La experiencia nos enseña que hay padecimientos puramente individuales, como los traumatismos; otros que parecen existir sólo en quienes habitan ciertas regiones del planeta (por ejemplo, algunas parasitosis); otros afectan a miembros de determinadas familias o grupos étnicos (disfunciones genéticas); y otros, en fin, que afligen a multitudes, se esparcen por el mundo sin respetar fronteras y arrasan con todos por igual, jóvenes y ancianos, hombres y mujeres, ricos y pobres, humildes y poderosos. Son las epidemias: enfermedades que se propagan cual mortífera irradiación; diríase un incendio. Pero aun estos padecimientos, que encienden la alarma en el corazón humano, suelen mantenerse dentro de ciertos límites.
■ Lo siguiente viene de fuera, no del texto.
### config.mk
export PLATFORM = sky130hd
export DESIGN_NAME = tm1638_responder_flat
export DESIGN_NICKNAME = d
export VERILOG_FILES = /design/src/rtl/tm1638_responder_if.sv /design/src/rtl/tm1638_responder.sv /design/src/flat_wrapper.sv
export SDC_FILE = /design/constraint.sdc
export NUM_CORES = 1
export LEC_CHECK = 0
export CAP_MARGIN = 20
export CORE_MARGIN = 2
export CORE_UTILIZATION = 49
export CTS_BUF_LIST = sky130_fd_sc_hd__clkbuf_4 sky130_fd_sc_hd__clkbuf_8
export DETAILED_ROUTE_END_ITERATION = 8
export GPL_ROUTABILITY_DRIVEN = 0
export PLACE_DENSITY = 0.78
export SLEW_MARGIN = 20
export SYNTH_ARGS = -nofsm -noshare
export SYNTH_HDL_FRONTEND = slang
export SYNTH_SLANG_ARGS = --single-unit
### constraint.sdc
create_clock -name clock -period 1.9 [get_ports clock]
set_input_delay 0.19 -clock clock [delete_from_list [all_inputs] [get_ports clock]]
set_output_delay 0.19 -clock clock [all_outputs]
set_load 0.01 [all_outputs]
===== src/rtl/snoop_bus_arbiter.sv =====
// snoop_bus_arbiter: round-robin owner of the shared snooping bus.
// Picks one eligible cache controller per transaction, broadcasts its
// {source, addr, tx} for one cycle, then holds the bus until done or timeout.
// Ports:
//   clk, rst          clock and synchronous active-high reset
//   req[NUM_CPUS]     per-CPU bus request, held until granted
//   req_addr, req_tx  per-CPU packed address and tx code (0 Idle,1 GetS,2 GetM,3 PutM)
//   done              current transaction complete
//   gnt, bus_valid    one-hot grant and broadcast strobe, 1-cycle pulses
//   bus_source/addr/tx latched winner, held until the next grant
//   busy              bus owned (broadcast or waiting)
//   timeout_err       1-cycle pulse when a transaction is aborted
module snoop_bus_arbiter #(
    parameter int NUM_CPUS = 4,
    parameter int XLEN     = 6,
    parameter int SRC_W    = $clog2(NUM_CPUS),
    parameter int TIMEOUT  = 64
) (
    input  logic                     clk,
    input  logic                     rst,
    input  logic [NUM_CPUS-1:0]      req,
    input  logic [NUM_CPUS*XLEN-1:0] req_addr,
    input  logic [NUM_CPUS*2-1:0]    req_tx,
    input  logic                     done,
    output logic [NUM_CPUS-1:0]      gnt,
    output logic                     bus_valid,
    output logic [SRC_W-1:0]         bus_source,
    output logic [XLEN-1:0]          bus_addr,
    output logic [1:0]               bus_tx,
    output logic                     busy,
    output logic                     timeout_err
);
    localparam int CW = $clog2(TIMEOUT);
    localparam logic [1:0] IDLE  = 2'd0;
    localparam logic [1:0] BCAST = 2'd1;
    localparam logic [1:0] WAIT  = 2'd2;

    logic [1:0]          state;
    logic [SRC_W-1:0]    rr_ptr;
    logic [CW-1:0]       wait_cnt;
    logic [NUM_CPUS-1:0] elig;
    logic [SRC_W-1:0]    win;
    logic                found;

    // A request carrying the Idle tx code is not a bus transaction.
    always_comb begin
        for (int i = 0; i < NUM_CPUS; i++)
            elig[i] = req[i] && (req_tx[i*2 +: 2] != 2'd0);
    end

    // First eligible requester scanning upward from rr_ptr, wrapping.
    always_comb begin
        found = 1'b0;
        win   = '0;
        for (int k = 0; k < NUM_CPUS; k++) begin
            if (!found && elig[(int'(rr_ptr) + k) % NUM_CPUS]) begin
                found = 1'b1;
                win   = SRC_W'((int'(rr_ptr) + k) % NUM_CPUS);
            end
        end
    end

    always_ff @(posedge clk) begin
        if (rst) begin
            state       <= IDLE;
            rr_ptr      <= '0;
            wait_cnt    <= '0;
            gnt         <= '0;
            bus_valid   <= 1'b0;
            bus_source  <= '0;
            bus_addr    <= '0;
            bus_tx      <= 2'd0;
            busy        <= 1'b0;
            timeout_err <= 1'b0;
        end else begin
            gnt         <= '0;
            bus_valid   <= 1'b0;
            timeout_err <= 1'b0;
            case (state)
                IDLE: if (found) begin
                    state      <= BCAST;
                    gnt        <= NUM_CPUS'(1) << win;
                    bus_valid  <= 1'b1;
                    busy       <= 1'b1;
                    bus_source <= win;
                    bus_addr   <= req_addr[win*XLEN +: XLEN];
                    bus_tx     <= req_tx[win*2 +: 2];
                end
                BCAST: begin
                    state    <= WAIT;
                    wait_cnt <= '0;
                    rr_ptr   <= (int'(bus_source) == NUM_CPUS-1) ? '0 : bus_source + 1'b1;
                end
                WAIT: begin
                    // done takes precedence over an expiring counter.
                    if (done) begin
                        state <= IDLE;
                        busy  <= 1'b0;
                    end else if (wait_cnt == CW'(TIMEOUT-1)) begin
                        state       <= IDLE;
                        busy        <= 1'b0;
                        timeout_err <= 1'b1;
                    end else begin
                        wait_cnt <= wait_cnt + 1'b1;
                    end
                end
                default: begin
                    state <= IDLE;
                    busy  <= 1'b0;
                end
            endcase
        end
    end
endmodule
La historia consigna relatos de epidemias que aniquilaron a sociedades enteras y que sin embargo se detuvieron espontáneamente.
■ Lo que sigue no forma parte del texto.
### src/rtl/wide_add_sub_seq_pkg.sv
// Shared types and constants for the wide add/subtract sequencer.
package wide_add_sub_pkg;

  typedef enum logic [1:0] {
    IDLE = 2'd0,
    RUN  = 2'd1,
    DONE = 2'd2
  } state_t;

  localparam logic OP_ADD = 1'b0;
  localparam logic OP_SUB = 1'b1;

  // Slice counter needs at least one bit even when a single slice is used.
  function automatic int unsigned cnt_width(input int unsigned words);
    return (words > 1) ? $clog2(words) : 1;
  endfunction

endpackage

### src/rtl/wide_add_sub_seq_if.sv
// Request/result handshake bundle for wide_add_sub_seq.
interface wide_add_sub_seq_if #(
  parameter int unsigned N     = 4,
  parameter int unsigned WORDS = 4
);
  localparam int unsigned W = N * WORDS;

  logic         in_valid;
  logic         in_ready;
  logic [W-1:0] in_a;
  logic [W-1:0] in_b;
  logic         in_sub;
  logic         res_valid;
  logic         res_ready;
  logic [W-1:0] res;
  logic         res_cout;
  logic         res_ovf;
  logic         busy;

  modport master (
    output in_valid, in_a, in_b, in_sub, res_ready,
    input  in_ready, res_valid, res, res_cout, res_ovf, busy
  );

  modport slave (
    input  in_valid, in_a, in_b, in_sub, res_ready,
    output in_ready, res_valid, res, res_cout, res_ovf, busy
  );
endinterface

### src/rtl/wide_add_sub_seq_add_slice.sv
// N-bit ripple-carry adder slice; operands are used exactly as presented.
module add_slice #(
  parameter int unsigned N = 4
) (
  input  logic [N-1:0] a,
  input  logic [N-1:0] b,
  input  logic         cin,
  output logic [N-1:0] sum,
  output logic         cout
);

  logic c;

  always_comb begin
    sum = '0;
    c   = cin;
    for (int unsigned i = 0; i < N; i++) begin
      sum[i] = a[i] ^ b[i] ^ c;
      c      = (a[i] & b[i]) | (c & (a[i] ^ b[i]));
    end
    cout = c;
  end

endmodule

### src/rtl/wide_add_sub_seq.sv
// Wide add/subtract sequenced through one N-bit adder slice, LSB slice first,
// with the inter-slice carry held in a register.
module wide_add_sub_seq
  import wide_add_sub_pkg::*;
#(
  parameter int unsigned N     = 4,
  parameter int unsigned WORDS = 4
) (
  input  logic             clk,
  input  logic             rst_n,
  wide_add_sub_seq_if.slave bus
);

  localparam int unsigned W  = N * WORDS;
  localparam int unsigned CW = cnt_width(WORDS);

  state_t state, state_nx;

  logic [W-1:0]  a_q, b_q, res_q;
  logic          sub_q, carry_q, cout_q, ovf_q;
  logic [CW-1:0] cnt_q;

  logic [N-1:0] a_sl, b_sl, sum_sl;
  logic         slice_cout;
  logic         last;
  logic         accept;
  logic         in_ready, res_valid, busy;

  // Subtraction is A + ~B + 1: the +1 comes from seeding carry with in_sub.
  assign a_sl   = a_q[N*int'(cnt_q) +: N];
  assign b_sl   = b_q[N*int'(cnt_q) +: N] ^ {N{sub_q}};
  assign last   = (cnt_q == CW'(WORDS - 1));
  assign accept = bus.in_valid && in_ready;

  add_slice #(.N(N)) u_slice (
    .a    (a_sl),
    .b    (b_sl),
    .cin  (carry_q),
    .sum  (sum_sl),
    .cout (slice_cout)
  );

  always_ff @(posedge clk or negedge rst_n) begin
    if (!rst_n) state <= IDLE;
    else        state <= state_nx;
  end

  always_comb begin
    state_nx = state;
    unique case (state)
      IDLE:    if (bus.in_valid) state_nx = RUN;
      RUN:     if (last)         state_nx = DONE;
      DONE:    if (bus.res_ready) state_nx = IDLE;
      default: state_nx = IDLE;
    endcase
  end

  always_comb begin
    in_ready  = (state == IDLE);
    res_valid = (state == DONE);
    busy      = (state == RUN) || (state == DONE);
  end

  always_ff @(posedge clk or negedge rst_n) begin
    if (!rst_n) begin
      a_q     <= '0;
      b_q     <= '0;
      sub_q   <= OP_ADD;
      carry_q <= 1'b0;
      cnt_q   <= '0;
      res_q   <= '0;
      cout_q  <= 1'b0;
      ovf_q   <= 1'b0;
    end else if (accept) begin
      a_q     <= bus.in_a;
      b_q     <= bus.in_b;
      sub_q   <= bus.in_sub;
      carry_q <= bus.in_sub;
      cnt_q   <= '0;
    end else if (state == RUN) begin
      res_q[N*int'(cnt_q) +: N] <= sum_sl;
      carry_q <= slice_cout;
      cnt_q   <= cnt_q + 1'b1;
      if (last) begin
        cout_q <= slice_cout;
        ovf_q  <= (a_sl[N-1] == b_sl[N-1]) && (sum_sl[N-1] != a_sl[N-1]);
      end
    end
  end

  assign bus.in_ready  = in_ready;
  assign bus.res_valid = res_valid;
  assign bus.busy      = busy;
  assign bus.res       = res_q;
  assign bus.res_cout  = cout_q;
  assign bus.res_ovf   = ovf_q;

endmodule

### src/flat_wrapper.sv
// flat-port wrapper written by rule: the top's interface ports become plain ports
module wide_add_sub_seq_flat import wide_add_sub_pkg::*;
#(
  parameter int unsigned N     = 4,
  parameter int unsigned WORDS = 4
)
  (clk, rst_n, bus_in_valid, bus_in_a, bus_in_b, bus_in_sub, bus_res_ready, bus_in_ready, bus_res_valid, bus_res, bus_res_cout, bus_res_ovf, bus_busy);
  wide_add_sub_seq_if #(.N(N), .WORDS(WORDS)) bus_i ();
  input  logic clk;
  input  logic rst_n;
  input wire logic [$bits(bus_i.in_valid)-1:0] bus_in_valid;
  input wire logic [$bits(bus_i.in_a)-1:0] bus_in_a;
  input wire logic [$bits(bus_i.in_b)-1:0] bus_in_b;
  input wire logic [$bits(bus_i.in_sub)-1:0] bus_in_sub;
  input wire logic [$bits(bus_i.res_ready)-1:0] bus_res_ready;
  output wire logic [$bits(bus_i.in_ready)-1:0] bus_in_ready;
  output wire logic [$bits(bus_i.res_valid)-1:0] bus_res_valid;
  output wire logic [$bits(bus_i.res)-1:0] bus_res;
  output wire logic [$bits(bus_i.res_cout)-1:0] bus_res_cout;
  output wire logic [$bits(bus_i.res_ovf)-1:0] bus_res_ovf;
  output wire logic [$bits(bus_i.busy)-1:0] bus_busy;
  assign bus_i.in_valid = bus_in_valid;
  assign bus_i.in_a = bus_in_a;
  assign bus_i.in_b = bus_in_b;
  assign bus_i.in_sub = bus_in_sub;
  assign bus_i.res_ready = bus_res_ready;
  assign bus_in_ready = bus_i.in_ready;
  assign bus_res_valid = bus_i.res_valid;
  assign bus_res = bus_i.res;
  assign bus_res_cout = bus_i.res_cout;
  assign bus_res_ovf = bus_i.res_ovf;
  assign bus_busy = bus_i.busy;
  wide_add_sub_seq #(.N(N), .WORDS(WORDS)) u_core (.clk(clk), .rst_n(rst_n), .bus(bus_i));
endmodule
No se conocía su origen y no había forma de curarlas; causaban enorme devastación, pero terminaban extinguiéndose. Así sucedió con la llamada peste de Atenas, de que habló Tucídides, cuya natu-raleza sigue siendo tema de debate entre eruditos. Así sucedió también con sucesivas epidemias de tifo, antes de que se conociera su causa, una bacteria (Rickettsia prowazekii), o su agente transmisor, el piojo (Pediculus humanus). ¿Y qué decir de la terrible peste bubónica? No hay ninguna mención de este horrendo mal antes del reinado del Emperador Justiniano (de 527 a 565 d. C.), pero después embistió a la humanidad en cruentas, sucesivas oleadas. Sin embargo, cada embate cesó antes de que se conociera su causa o alguna forma de protección. Como si a la feroz epidemia se le hubieran terminado las flechas o las balas que disparaba contra los humanos, o como si hiciera un alto para reponer sus fuerzas y recargar sus armas antes de emprender un nuevo asalto.
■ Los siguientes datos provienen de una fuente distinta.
<file path="src/rtl/cic_pkg.sv">
// Shared definitions for the CIC decimation scheduler: default geometry,
// FSM state encoding and ratio decode.
package cic_pkg;

  localparam int CYC_PER_IN_DEF = 128;
  localparam int NCH_DEF = 2;

  typedef enum logic {
    IDLE = 1'b0,
    RUN  = 1'b1
  } state_t;

  function automatic logic [3:0] ratio_from_log2(input logic [1:0] l2);
    return 4'd1 << l2;
  endfunction

endpackage

</file>
<file path="src/rtl/cic_phase_cnt.sv">
// Input-sample cycle counter and per-frame sample counter, with the decimation
// ratio latched on the first cycle of each frame.
module cic_phase_cnt
  import cic_pkg::*;
#(
  parameter int CYC_PER_IN = CYC_PER_IN_DEF,
  parameter int CYCW = 7
) (
  input  logic            clk,
  input  logic            reset,
  input  logic            adv,
  input  logic [1:0]      ratio_log2,
  output logic [CYCW-1:0] cyc_next,
  output logic [2:0]      smp_next,
  output logic [1:0]      ratio_next,
  output logic [1:0]      ratio_active
);

  logic [CYCW-1:0] cyc;
  logic [2:0]      smp;
  logic            boundary;
  logic            cyc_wrap;
  logic [3:0]      r;

  // ratio_next is the ratio governing the state being entered, so decode of
  // the first frame cycle already sees a freshly requested ratio.
  always_comb begin
    boundary   = adv && (cyc == '0) && (smp == '0);
    ratio_next = boundary ? ratio_log2 : ratio_active;
    r          = ratio_from_log2(ratio_next);
    cyc_wrap   = (cyc == CYCW'(CYC_PER_IN - 1));
    cyc_next   = '0;
    smp_next   = '0;
    if (adv) begin
      cyc_next = cyc_wrap ? '0 : cyc + CYCW'(1);
      if (cyc_wrap)
        smp_next = ({1'b0, smp} == (r - 4'd1)) ? 3'd0 : smp + 3'd1;
      else
        smp_next = smp;
    end
  end

  always_ff @(posedge clk) begin
    if (reset) begin
      cyc          <= '0;
      smp          <= '0;
      ratio_active <= '0;
    end else begin
      cyc          <= cyc_next;
      smp          <= smp_next;
      ratio_active <= ratio_next;
    end
  end

endmodule

</file>
<file path="src/rtl/cic_dec_sched.sv">
// Time-division sequencer for the shared accumulate-and-dump decimator:
// per-channel command slots, runtime ratio, and output frame handshake.
module cic_dec_sched
  import cic_pkg::*;
#(
  parameter int CYC_PER_IN = CYC_PER_IN_DEF,
  parameter int NCH = NCH_DEF,
  parameter int CHW = 1
) (
  input  logic           mclk,
  input  logic           reset,
  input  logic           en,
  input  logic [1:0]     ratio_log2,
  output logic           in_strobe,
  output logic           op_valid,
  output logic [CHW-1:0] op_ch,
  output logic           op_first,
  output logic           op_last,
  output logic [1:0]     ratio_active,
  output logic           out_valid,
  input  logic           out_ready,
  output logic           overrun
);

  localparam int CYCW  = (CYC_PER_IN > 1) ? $clog2(CYC_PER_IN) : 1;
  localparam int SLOT0 = CYC_PER_IN - NCH;

  state_t          state;
  state_t          state_nxt;
  logic            adv;
  logic [CYCW-1:0] cyc_next;
  logic [2:0]      smp_next;
  logic [1:0]      ratio_next;
  logic [3:0]      r_next;
  logic [CYCW-1:0] slot_off;
  logic            slot_next;
  logic            first_next;
  logic            last_next;
  logic            strobe_next;
  logic            done;

  always_ff @(posedge mclk) begin
    if (reset) state <= IDLE;
    else       state <= state_nxt;
  end

  always_comb begin
    state_nxt = state;
    case (state)
      IDLE:    if (en)  state_nxt = RUN;
      RUN:     if (!en) state_nxt = IDLE;
      default: state_nxt = IDLE;
    endcase
  end

  // The first enabled cycle is still IDLE but already counts as frame cycle 0.
  always_comb begin
    adv = 1'b0;
    case (state)
      IDLE:    adv = en;
      RUN:     adv = en;
      default: adv = 1'b0;
    endcase
  end

  cic_phase_cnt #(
    .CYC_PER_IN(CYC_PER_IN),
    .CYCW      (CYCW)
  ) u_phase (
    .clk         (mclk),
    .reset       (reset),
    .adv         (adv),
    .ratio_log2  (ratio_log2),
    .cyc_next    (cyc_next),
    .smp_next    (smp_next),
    .ratio_next  (ratio_next),
    .ratio_active(ratio_active)
  );

  // Outputs are decoded from the counter state being entered, so the
  // registered command lines up with the cycle whose counter value it names.
  always_comb begin
    r_next      = ratio_from_log2(ratio_next);
    slot_off    = cyc_next - CYCW'(SLOT0);
    slot_next   = adv && (cyc_next >= CYCW'(SLOT0));
    first_next  = slot_next && (smp_next == 3'd0);
    last_next   = slot_next && ({1'b0, smp_next} == (r_next - 4'd1));
    strobe_next = adv && (cyc_next == CYCW'(CYC_PER_IN - 1));
    done        = op_valid && op_last && (op_ch == CHW'(NCH - 1));
  end

  always_ff @(posedge mclk) begin
    if (reset || !en) begin
      in_strobe <= 1'b0;
      op_valid  <= 1'b0;
      op_ch     <= '0;
      op_first  <= 1'b0;
      op_last   <= 1'b0;
      out_valid <= 1'b0;
      overrun   <= 1'b0;
    end else begin
      in_strobe <= strobe_next;
      op_valid  <= slot_next;
      op_ch     <= slot_next ? slot_off[CHW-1:0] : '0;
      op_first  <= first_next;
      op_last   <= last_next;
      // A completing frame wins over acceptance; overrun only if it was unread.
      if (done) begin
        out_valid <= 1'b1;
        if (out_valid && !out_ready) overrun <= 1'b1;
      end else if (out_valid && out_ready) begin
        out_valid <= 1'b0;
      end
    end
  end

endmodule

</file>
<file path="config.mk">
export PLATFORM = sky130hd
export DESIGN_NAME = cic_dec_sched
export DESIGN_NICKNAME = d
export VERILOG_FILES = /design/src/rtl/cic_pkg.sv /design/src/rtl/cic_phase_cnt.sv /design/src/rtl/cic_dec_sched.sv
export SDC_FILE = /design/constraint.sdc
export NUM_CORES = 1
export LEC_CHECK = 0
export CORE_UTILIZATION = 57
export CTS_CLUSTER_SIZE = 20
export DETAILED_ROUTE_END_ITERATION = 6
export PLACE_DENSITY = 0.83
export SETUP_SLACK_MARGIN = 0.4
export SKIP_LAST_GASP = 1
export SYNTH_ARGS = -nofsm -noshare
export SYNTH_HDL_FRONTEND = slang
export SYNTH_SLANG_ARGS = --single-unit
</file>
<file path="constraint.sdc">
create_clock -name mclk -period 4.53 [get_ports mclk]
set_input_delay 0.6795 -clock mclk [delete_from_list [all_inputs] [get_ports mclk]]
set_output_delay 0.6795 -clock mclk [all_outputs]
set_load 0.01 [all_outputs]
</file>
==> impl_metrics.csv <==
group,metric,value,unit
worst_hold_path,hold_class,"flip-flop to flip-flop",
yosys,synth_area_leaders,"dfxtp_1 35%, ha_1 4.7%, nand3_1 4.2%",
yosys,yosysWarnings,0,
drt,drc,0,
drt,drtAntennaViolNets,0,
cts,postCtsHoldBufs,0,
cts,clk_latency,0.29,ns
cts,htreeDepth,1,
cells_and_area,layout.cells.non_filler,160,
worst_setup_path,critical_path_class,"primary input to flip-flop",
yosys,seq_area_frac_synth,35.39,%
drt,drtIter0Drc,24,
worst_setup_path,crit-reg2reg-launch,"u_phase.cyc[0]",
drt,vias_per_cell,5.831,
cells_and_area,syn2layout_area_growth,16.41,%
global_routing,grtUsageTotal,23.03,%
sta,hold_viol,0,
yosys,synthArstFlopShare,0,%
sta,max_freq,0.3694,GHz
drt,first_pass_iters,5,
yosys,synth_top_area_share,35.39,%
worst_setup_path,reg2regPathDepth,7,
placement,post-place-cells,156,
sta,slew_headroom,71.80,%
worst_setup_path,endpoint,"op_last",
cts,clk_pin_slew,0.12,ns
yosys,avgSynthCellArea,8.957,sq um
cts,cts-root-buf,"clkbuf_4",
cells_and_area,fill_cells,142,
power_and_ir_drop,intPower,0.2184,mW
power_and_ir_drop,power,0.2904,mW
worst_setup_path,worstReg2RegEnd,"op_last",
power_and_ir_drop,p_sw,0.07202,mW
power_and_ir_drop,clock_power_share,29.3,%
power_and_ir_drop,p_leak,0.4327,nW
floorplan,initial_core_util,61.58,%
drt,wl_per_cell,13.62,microns
cts,numCtsBuffers,3,
placement,globalplace.congestion,0.9245,
sta,finalSetupTns,0,ns
worst_setup_path,critical_path.max_stage_delay,0.65,ns
floorplan,core-area,1745,sq um
power_and_ir_drop,netSwitchingFraction,24.80,%
sta,period_needed,2.707,ns
power_and_ir_drop,combPwrFrac,11.5,%
worst_setup_path,worstPathRequired,4.75,ns
yosys,syn_nets,130,
cells_and_area,utilization,71.68,%
flow_run,cap_violations,0,
cts,postCtsSetupRepairBufs,0,
cts,cts_tree,"built",
cells_and_area,multiInputGateArea,645.6,sq um
yosys,netlist_instances,120,
worst_setup_path,start_kind,"primary input",
cts,cts.sinks,19,
yosys,yosys_most_used_dff,"dfxtp_1",
cts,clock_path_buffers,2,
cells_and_area,diodes,0,
power_and_ir_drop,irDropWorstVdd,0.0001850,V
floorplan,fp.dieH,45.43,microns
floorplan,core.rowCount,15,
drt,num_vias,933,
worst_setup_path,cpMaxStageDelayCell,"clkdlybuf4s50_1",
yosys,synth_edf_count,0,
worst_setup_path,worstPathCellList,"clkdlybuf4s50_1 -> nor3b_2 -> nand4_4 -> a2111o_1 -> a222oi_1 -> a21oi_1 -> a211oi_2",
worst_setup_path,path_buf_inv,1,
placement,hpwlAfterDp,1661,microns
yosys,yosysTopAreaCell,"dfxtp_1",
worst_setup_path,critPathLaunch,"en",
sta,worst_slew_pin_slew,0.4225,ns
floorplan,ioPinCount,15,
cells_and_area,final_layout_size_suffix_gt1_share,11.11,%
yosys,yosysUniqueCellTypes,48,
sta,setup_viol,0,
global_routing,grt_pass1_vias,825,
yosys,syn_area,1075,sq um
sta,fin_crit_sh,59.75,%
placement,io_buffers,14,
cts,cts_resized,0,
worst_setup_path,r2r_slack,2.22,ns
floorplan,die_x,45.43,microns
sta,report.final.slew_viol_count,0,
worst_setup_path,worst_path_dominant_cell_family,"compound AO/OA/AOI/OAI gates",
sta,rsz0062_at_grt,"false",
worst_setup_path,endpoint_kind,"flip-flop",
drt,drt-total-wl,2179,microns
worst_setup_path,path_depth,7,
global_routing,antenna_found_initial,0,
sta,finalClockSkew,0.009800,ns
run_status,status,"finished, final reports clean",
cells_and_area,register_area,380.4,sq um
global_routing,grt-ovfl-total,0,
global_routing,grt_max_degree,12,
worst_setup_path,critPathMaxFanout,10,
yosys,ys_seq_elements,19,
worst_setup_path,cp.arrival,2.92,ns
power_and_ir_drop,p_per_area,232.1,nW/um^2
power_and_ir_drop,seq_power_share,59.2,%
global_routing,grt_pass1_wl,3532,microns
floorplan,dieArea,2063,sq um
cells_and_area,fin_nets,146,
Así pues, unas epidemias desaparecieron del mundo sin dejar rastro; no sabemos ni qué cosa eran, ni qué fue de ellas. Otras recurrieron, pero no llegaron hasta nosotros. Sin embargo, ¿quién puede asegurarnos que siempre será así? A ningún mortal le es concedido el don de adivinar el futuro. El estudioso Emile Littré (1801-1881) hacía notar que ciertas especies animales han desaparecido del mundo por completo.1 Los paleontólogos nos muestran la evidencia concreta: fósiles que comprueban la existencia, en el pasado remoto, de animales hoy extintos. Que lo mismo suceda a la especie humana es algo que nuestra ingénita arrogancia nos impele a rechazar. “El rey de la Creación,” nos decimos, “amo y señor de la Naturaleza por decreto divino, no puede desaparecer así como así”. Pero a poco de reflexionar concluimos que, si bien improbable, la desaparición total de la especie humana no es imposible. (Y ni siquiera podemos decir que el orden del universo sufriría gran menoscabo con esa pérdida —un punto debatible). De ahí el miedo que inspira la llegada de una nueva epidemia con características de gran infectividad y de la cual es mucho lo que se ignora.

"Si bien improbable, la desaparición de la especie humana no es imposible. Y ni siquiera podemos decir que el orden del universo sufriría gran menoscabo".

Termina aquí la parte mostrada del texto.